PSKY dará a las películas de la empresa fusionada un visionado mínimo de 45 días en los cines antes de estar disponible en vídeo bajo demanda (VOD), con vistas a ampliar dicho plazo a entre 60 y 90 días en el caso de los mayores éxitos.
Además, tras su estreno, cada filme seguirá el calendario habitual de la industria, garantizando su accesibilidad en régimen de alquiler digital previo a su incorporación a plataformas de ‘streaming’ por suscripción.
Ambos estudios seguirán apoyando un «ecosistema dinámico de terceros», licenciando sus películas y series tanto en sus propias plataformas como en las ajenas. Además, se mantendrán como compradores activos de contenidos procedentes de estudios independientes y productores externos.
«Vemos una oportunidad extraordinaria de unir a dos compañías históricas y emblemáticas, lo que nos permitiría contar más historias, llegar a audiencias más amplias y generar un mayor impacto», ha afirmado Ellison en la misiva.
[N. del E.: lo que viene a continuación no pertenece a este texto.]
==> src/rtl/timer_pkg.sv <==
// timer_pkg: shared state encoding, BCD digit layout and load validation for the cook timer
package timer_pkg;
  localparam int DIGIT_W = 4;
  localparam int NUM_DIGITS = 4;
  localparam int TIME_W = DIGIT_W * NUM_DIGITS;
  localparam int SEC_ONES = 0;
  localparam int SEC_TENS = 1;
  localparam int MIN_ONES = 2;
  localparam int MIN_TENS = 3;
  typedef enum logic [1:0] {ST_IDLE, ST_RUN, ST_PAUSED, ST_DONE} state_e;
  function automatic logic bcd_ok(input logic [TIME_W-1:0] t, input logic [DIGIT_W-1:0] tens_max);
    bcd_ok = t[SEC_TENS*DIGIT_W +: DIGIT_W] <= tens_max;
    for (int i = 0; i < NUM_DIGITS; i++) bcd_ok = bcd_ok & (t[i*DIGIT_W +: DIGIT_W] <= DIGIT_W'(9));
  endfunction
endpackage

==> src/rtl/bcd_digit_down.sv <==
// bcd_digit_down: one BCD down-counting digit that wraps 0 to MAX and borrows from the next digit
module bcd_digit_down
  import timer_pkg::*;
#(
  parameter int MAX = 9
) (
  input  logic               dec_en_i,
  input  logic [DIGIT_W-1:0] digit_i,
  output logic [DIGIT_W-1:0] digit_o,
  output logic               borrow_o
);
  assign borrow_o = dec_en_i & (digit_i == '0);
  assign digit_o  = !dec_en_i ? digit_i : (digit_i == '0) ? DIGIT_W'(MAX) : digit_i - 1'b1;
endmodule

==> src/rtl/countdown_timer_bcd.sv <==
// countdown_timer_bcd: MM:SS BCD cook timer driven by the 1 Hz tick, with done pulse and beep window
module countdown_timer_bcd
  import timer_pkg::*;
#(
  parameter int BEEP_SECONDS = 3,
  parameter int SEC_TENS_MAX = 5
) (
  input  logic              clk,
  input  logic              rst_n,
  input  logic              tick_in_i,
  input  logic              load_i,
  input  logic [TIME_W-1:0] time_in_i,
  input  logic              start_i,
  input  logic              pause_i,
  input  logic              clear_i,
  output logic [TIME_W-1:0] time_out_o,
  output logic              running_o,
  output logic              done_o,
  output logic              beep_o,
  output logic              load_err_o
);
  state_e state_q, state_d;
  logic [TIME_W-1:0] time_q, time_d, time_dec;
  logic [3:0] cnt_q, cnt_d;
  logic tick_q, done_q, done_d, err_q, err_d;
  logic tick_rise, load_act, valid, dec;
  logic [NUM_DIGITS:0] borrow;
  assign tick_rise = tick_in_i & ~tick_q;
  assign load_act  = ~clear_i & load_i & (state_q != ST_RUN);
  assign valid     = bcd_ok(time_in_i, DIGIT_W'(SEC_TENS_MAX));
  assign dec       = (state_q == ST_RUN) & tick_rise & ~clear_i & ~pause_i;
  assign borrow[0] = dec;
  for (genvar g = 0; g < NUM_DIGITS; g++) begin : g_digit
    bcd_digit_down #(.MAX(g == SEC_TENS ? SEC_TENS_MAX : 9)) u_digit (
      .dec_en_i(borrow[g]),
      .digit_i (time_q[g*DIGIT_W +: DIGIT_W]),
      .digit_o (time_dec[g*DIGIT_W +: DIGIT_W]),
      .borrow_o(borrow[g+1])
    );
  end
  always_ff @(posedge clk or negedge rst_n) begin
    if (!rst_n) begin
      state_q <= ST_IDLE;
      time_q  <= '0;
      cnt_q   <= '0;
      tick_q  <= 1'b0;
      done_q  <= 1'b0;
      err_q   <= 1'b0;
    end else begin
      state_q <= state_d;
      time_q  <= time_d;
      cnt_q   <= cnt_d;
      tick_q  <= tick_in_i;
      done_q  <= done_d;
      err_q   <= err_d;
    end
  end
  always_comb begin
    state_d = clear_i ? ST_IDLE
            : load_act ? ((valid && state_q == ST_DONE) ? ST_IDLE : state_q)
            : (pause_i && state_q == ST_RUN) ? ST_PAUSED
            : (start_i && (state_q == ST_IDLE || state_q == ST_PAUSED) && time_q != '0) ? ST_RUN
            : done_d ? ST_DONE
            : state_q;
  end
  // a borrow out of the minutes-tens digit would mean underflow; 00:00 is caught before that
  always_comb begin
    done_d = dec & (time_q == TIME_W'(16'h0001));
    err_d  = load_act & ~valid;
    time_d = clear_i ? '0 : (load_act & valid) ? time_in_i : (dec & ~borrow[NUM_DIGITS]) ? time_dec : time_q;
    cnt_d  = (clear_i | (load_act & valid)) ? '0
           : done_d ? 4'(BEEP_SECONDS)
           : (state_q == ST_DONE && tick_rise && cnt_q != '0) ? cnt_q - 1'b1
           : cnt_q;
  end
  assign time_out_o = time_q;
  assign running_o  = (state_q == ST_RUN);
  assign done_o     = done_q;
  assign beep_o     = (cnt_q != '0);
  assign load_err_o = err_q;
endmodule

==> config.mk <==
export PLATFORM = sky130hd
export DESIGN_NAME = countdown_timer_bcd
export DESIGN_NICKNAME = d
export VERILOG_FILES = /design/src/rtl/timer_pkg.sv /design/src/rtl/bcd_digit_down.sv /design/src/rtl/countdown_timer_bcd.sv
export SDC_FILE = /design/constraint.sdc
export NUM_CORES = 1
export LEC_CHECK = 0
export BUFFER_PORTS_ARGS = -buffer_cell sky130_fd_sc_hd__buf_2
export CORE_ASPECT_RATIO = 0.5
export CORE_MARGIN = 2
export CORE_UTILIZATION = 32
export DETAILED_ROUTE_END_ITERATION = 8
export PLACE_DENSITY_LB_ADDON = 0.12
export SLEW_MARGIN = 25
export SYNTH_ARGS = -nofsm -noshare
export SYNTH_HDL_FRONTEND = slang
export SYNTH_SLANG_ARGS = --single-unit
==> constraint.sdc <==
create_clock -name clk -period 2.1 [get_ports clk]
set_input_delay 0.42 -clock clk [delete_from_list [all_inputs] [get_ports clk]]
set_output_delay 0.42 -clock clk [all_outputs]
set_load 0.005 [all_outputs]
# Word level (Yosys, flattened, before mapping)

Index checks and enable logic that the tools add are counted.
W data, S select, Z words.

Output and inout port bits: 20
Register bits after elaboration: 25
Input port bits: 23
Word-level logic and storage cells: 95

Multiplexer cells: 20
Equality and inequality tests: 6
Reduce and logical (&&, ||, !) cells: 26
Bitwise logic cells: 24
$lt $le $gt $ge: 5
Add/subtract/negate cells: 5

Operators by type and width:

| kind                  | count |
|---|---|
| $mux W16              | 3 |
| $mux W4               | 11 |
| $sub A4 B1 Y4 const B | 5 |
| $and A1 B1 Y1         | 18 |
| $reduce_bool A3 Y1    | 6 |
| $eq A16 B1 Y1 const B | 1 |
| $le A4 B4 Y1 const B  | 4 |
| $logic_not A4 Y1      | 4 |
| $reduce_bool A16 Y1   | 1 |
| $mux W2               | 6 |
| $reduce_and A2 Y1     | 5 |
| $logic_and A1 B1 Y1   | 6 |
| $not A1 Y1            | 5 |
| $reduce_bool A5 Y1    | 1 |
| $eq A2 B2 Y1 const B  | 2 |
| $le A4 B3 Y1 const B  | 1 |
| $reduce_bool A4 Y1    | 1 |
| $ne A3 B2 Y1 const B  | 1 |
| $eq A2 B1 Y1 const B  | 1 |
| $logic_not A2 Y1      | 1 |
| $ne A2 B1 Y1 const B  | 1 |
| $logic_or A1 B1 Y1    | 1 |
| $or A1 B1 Y1          | 1 |

# Depth between registers and ports, before layout

Depth in word-level cells: 14
Mapped depth: 7
Depth with buffers taken out: 7

# Modules after synthesis

A second synthesis with hierarchy kept.

Cells, all modules: 181
Area, all modules: 1,751.7 µm²

Modules (own cells, without submodules):

| module                                  | instances | area an instance (µm²) | sequential area each (µm²) | cells each |
|---|---|---|---|---|
| countdown_timer_bcd                     | 1         | 1,456.4                | 625.6                      | 139 |
| bcd_digit_down (g_digit[0].u_digit ...) | 3         | 78.8                   | 0.0                        | 11 |
| bcd_digit_down (g_digit[1].u_digit)     | 1         | 58.8                   | 0.0                        | 9 |

# Worst setup path before layout

OpenSTA, ideal clock, no wires.

Path kind: input to register
Start: input port clear_i
End: register time_q[13] (netlist: time_out_o[13])
Cell stages on the path: 6
Required time: 1.966 ns
Library setup time: 0.134 ns
Buffers on the path: 1
Setup slack: 0.233 ns
Data arrival time: 1.733 ns
Cells stage by stage: buf_6 nor4b_4 nand4_1 or4_1 o211ai_2 a21oi_2

Longest elaborated chain between the ends: 11
Elaborated cells on any way between the ends: 17
Classes of those cells: mux: 2; bitwise: 12; reduce/logical: 3

RTL lines:

| item                         | RTL line                                             | source |
|---|---|---|
| start: declaration           | countdown_timer_bcd.sv:15                            | `input logic clear_i,` |
| $not A1 Y1                   | countdown_timer_bcd.sv:29, countdown_timer_bcd.sv:31 |  |
| $and A1 B1 Y1 (2 in a row)   | countdown_timer_bcd.sv:31                            | `assign dec = (state_q == ST_RUN) & tick_rise & ~clear_i & ~pause_i;` |
| $and A1 B1 Y1 (4 in a row)   | bcd_digit_down.sv:12                                 | `assign borrow_o = dec_en_i & (digit_i == '0);` |
| $not A1 Y1                   | countdown_timer_bcd.sv:70                            | `time_d = clear_i ? '0 : (load_act & valid) ? time_in_i : (dec & ~borrow[NUM_DIGITS]) ? time_dec : time_q;` |
| $and A1 B1 Y1                | countdown_timer_bcd.sv:70                            |  |
| $reduce_bool A3 Y1 (no line) | -                                                    |  |
| $reduce_and A2 Y1 (no line)  | -                                                    |  |
| end signal: assignment       | countdown_timer_bcd.sv:51                            | `time_q <= time_d;` |
| end: declaration             | countdown_timer_bcd.sv:23                            | `logic [TIME_W-1:0] time_q, time_d, time_dec;` |

Parallel ways exist; a longest one is shown, timed or not.
A chain may end at the register's enable or synchronous reset.

# Worst setup path in the final report

Start: register time_q[9] (netlist: time_out_o[9])
End: register time_q[6] (netlist: time_out_o[6])

Longest elaborated chain between the ends: 7

RTL lines:

| item                         | RTL line |
|---|---|
| $logic_not A4 Y1             | bcd_digit_down.sv:12 |
| $and A1 B1 Y1 (2 in a row)   | bcd_digit_down.sv:12 |
| $not A1 Y1                   | countdown_timer_bcd.sv:70 |
| $and A1 B1 Y1                | countdown_timer_bcd.sv:70 |
| $reduce_bool A3 Y1 (no line) | - |
| $reduce_and A2 Y1 (no line)  | - |

No other way between the ends.

==> flow_metrics.env <==
export IMPL_cp_start_kind="flop"
export IMPL_synthSimpleGateAreaFrac_pct=30.79
export IMPL_power_density_mw_per_mm2=483.0
export IMPL_layout_drive_gt1_share_pct=34.25
export IMPL_path_class="flop to flop"
export IMPL_synth_top_family_by_area="simple AND/OR/NAND/NOR gates"
export IMPL_antenna_found_initial=0
export IMPL_grt_pass1_vias=1378
export IMPL_dr_pass1_iters=4
export IMPL_combPwrFrac_pct=14.5
export IMPL_ys_seq_elements=25
export IMPL_core_mm2=0.004488
export IMPL_clock_path_buffers=2
export IMPL_finalWeightedCongestion=0.7394
export IMPL_crit_fanout=7
export IMPL_cts_setup_buffers=0
export IMPL_min_period_ps=1939
export IMPL_status="completed"
export IMPL_grt_max_degree=26
export IMPL_cts_htree_levels=1
export IMPL_fp_row_count=17
export IMPL_cp_end_kind="flop"
export IMPL_synth_area_leaders="dfrtp_1 (41%), nand2_1 (5.2%), o21ai_0 (3.9%)"
export IMPL_finalCritPeriodShare_pct=92.31
export IMPL_die_w_um=101.6
export IMPL_yosys_mux_area_fraction_pct=3.284
export IMPL_synth_area_mm2=0.001524
export IMPL_cts_root_buf="clkbuf_8"
export IMPL_yosys_area_top_type="dfrtp_1"
export IMPL_grt_pass1_wl_um=6479
export IMPL_clock_latency_ps=280
export IMPL_hold_path_class="input port to asynchronous set/reset pin"
export IMPL_ir_drop_mv=0.2370
export IMPL_ys_async_sr_fraction_pct=100.0
export IMPL_detailed_place_hpwl_um=3028
export IMPL_pin_count=43
export IMPL_crit_slowest_cell="nor4_2"
export IMPL_place_worst_setup_slack_ps=148.1
export IMPL_fillers=466
export IMPL_clock_sinks=25
export IMPL_synth_warnings=0
export IMPL_fmax_mhz=515.8
export IMPL_nets=244
export IMPL_p_sw_share_pct=27.37
export IMPL_drt_wl_total_um=3967
export IMPL_vias=1419
export IMPL_cts_buffers=3
export IMPL_grt_usage_pct=16.08
export IMPL_p_int_mw=0.6829
export IMPL_hold_violations=0
export IMPL_yosysSeqAreaShare_pct=41.05
export IMPL_critPathArrivalTime_ps=2110
export IMPL_synth_flop_cell="dfrtp_1"
export IMPL_drv_cap=0
export IMPL_holdBufCountCts=0
export IMPL_ctsResizeCount=0
export IMPL_synth_adder_area_share_pct=0.8210
export IMPL_path_cells="nor4_2 -> and3_2 -> nor3b_4 -> a21bo_2 -> a311oi_1"
export IMPL_antenna_left=0
export IMPL_drv_slew=0
export IMPL_start_util_pct=33.96
export IMPL_die_h_um=52.80
export IMPL_synthDistinctLibCells=52
export IMPL_p_seq_share_pct=53.3
export IMPL_worst_path_buf_inv=0
export IMPL_cp_required_ps=2270
export IMPL_synthXorXnorAreaFrac_pct=3.448
export IMPL_synth_avg_cell_area_um2=9.349
export IMPL_clock_skew_ps=10.97
export IMPL_rsz0062_at_grt="false"
export IMPL_dieArea_mm2=0.005364
export IMPL_critical_path_max_stage_delay_ps=480
export IMPL_portBuffers=42
export IMPL_drt_initial_drc_count=62
export IMPL_clk_pin_slew_worst_paths_ps=100
export IMPL_drc=0
export IMPL_netlist_area_leader_share_pct=41.05
export IMPL_area_delta_synth_final_pct=27.75
export IMPL_avgRoutedWirePerCell_um=13.92
export IMPL_setup_viol=0
export IMPL_diodes=0
export IMPL_p_sw_mw=0.2574
export IMPL_synth_edf_count=0
export IMPL_grt_overflow_total=0
export IMPL_cts_tree="done"
export IMPL_worst_slack_ps=161.4
export IMPL_multi_input_area_um2=855.8
export IMPL_synth_compound_area_share_pct=17.82
export IMPL_fin_tns_setup_ps=0
export IMPL_regArea_um2=625.6
export IMPL_syn_nets=187
export IMPL_maxSlewHeadroom_pct=60.29
export IMPL_syn_inst=163
export IMPL_via_per_inst=4.979
export IMPL_leakage_nw=0.9287
export IMPL_clkPwrFrac_pct=32.2
export IMPL_crit_family="simple AND/OR/NAND/NOR gates"
export IMPL_worstMarginPinSlew_ps=595.6
-- area by class of cell --
type / instances / area share (%)
Clock buffer: 3 / 2.121
Clock inverter: 1 / 0.3856
Inverter: 5 / 0.9640
Multi-Input combinational cell: 129 / 43.96
Sequential cell: 25 / 32.13
Tap cell: 66 / 4.242
Timing Repair Buffer: 56 / 16.20
-- cells in the mapped netlist, types with 3 or more instances --
| master | instances |
|---|---|
| dfrtp_1 | 25 |
| nor2_1 | 15 |
| a21oi_1 | 10 |
| nor3_1 | 4 |
| nand4_1 | 3 |
| xnor2_1 | 6 |
| o21ai_0 | 12 |
| nor4_2 | 3 |
| nor2b_1 | 4 |
| o21ai_1 | 4 |
| inv_1 | 5 |
| nand2_1 | 21 |
| mux2i_1 | 5 |
-- worst reg2reg max path, stage by stage, from the launching register on --
cell,delay (ps)
dfrtp_1,460
nor4_2,480
and3_2,350
nor3b_4,80
a21bo_2,210
a311oi_1,260
-- per-stage QoR --
step / cell area (um^2) / util [%] / power [mW] / cells / hold WS, ps
5_1_grt: 1947 / 43.38 / 0.9989 / 285 / 165.4
3_3_place_gp: 1898 / 42.29 / 0.6484 / 281 / 463.8
3_5_place_dp: 1898 / 42.29 / 0.6488 / 281 / 466.6
4_1_cts: 1947 / 43.38 / 0.9545 / 285 / 155.3
2_1_floorplan: 1524 / - / 0.5763 / 163 / 124.4
6_report: 1947 / 43.38 / 0.9403 / 285 / 135.0
-- power by group through the flow --
stage | clock (mW) | sequential, mW | combinational [mW]
after floorplan | 0 | 0.511 | 0.0653
final | 0.303 | 0.501 | 0.136
after global routing | 0.341 | 0.503 | 0.154
after global placement | 0 | 0.510 | 0.138
after CTS | 0.314 | 0.501 | 0.139
after detailed placement | 0 | 0.511 | 0.138
-- placed cells by master (no fill, tap or decap), drive strengths merged, types with 2 or more instances in the layout --
cell	instances
a211oi	2
a21oi	11
a311oi	2
and3	2
buf	56
clkbuf	3
dfrtp	25
inv	5
mux2i	5
nand2	22
nand3	2
nand3b	2
nand4	4
nand4b	2
nor2	15
nor2b	4
nor3	5
nor3b	2
nor4	5
nor4b	2
o211ai	3
o21ai	16
xnor2	6
-- registers in the layout, summed over array words and instances (netlist names) --
register / cells
done_o: 1
cnt_q: 4
load_err_o: 1
state_q: 2
tick_q: 1
time_out_o: 16
-- metal layers --
layer / wire length, um / part of all wire (%) / GRT usage [%]
met4: 8 / 0.20 / 2.027
met2: 1763 / 44 / 25.99
met1: 1993 / 50 / 22.36
met5: 0 / 0 / 0
met3: 202 / 5.1 / 4.000
-- logic make-up (layout without fill, tap and decap cells) --
group | Yosys count | after routing
XOR/XNOR | 6 | 6
AND/OR/NAND/NOR | 75 | 75
adder cells (fa/ha/maj) | 1 | 1
AO/OA/AOI/OAI | 42 | 42
buffers and inverters | 9 | 65
flip-flops | 25 | 25
multiplexers | 5 | 5
-- final timing paths --
check | to | start | cells past startpoint | slack (ps)
worst max-delay path | time_out_o[6] | time_out_o[9] | 5 | 160
worst min-delay path | time_out_o[0] | rst_n | 1 | 130
worst max register to register | time_out_o[6] | time_out_o[9] | 5 | 160
worst min register to register | cnt_q[3] | cnt_q[3] | 2 | 580
max in group asynchronous | time_out_o[10] | rst_n | 1 | 1570
min in group clk | tick_q | tick_in_i | 1 | 250
Note: power is estimated with default switching activity, not from simulation.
«Igual de importante es nuestra convicción de que la comunidad creativa y el público salen ganando con más opciones, no con menos, y con un mercado que fomente toda la diversidad del cine, la creación de contenidos y la exhibición en salas, y no con uno que elimine la competencia creando una entidad monopolística o excesivamente dominante», ha resumido.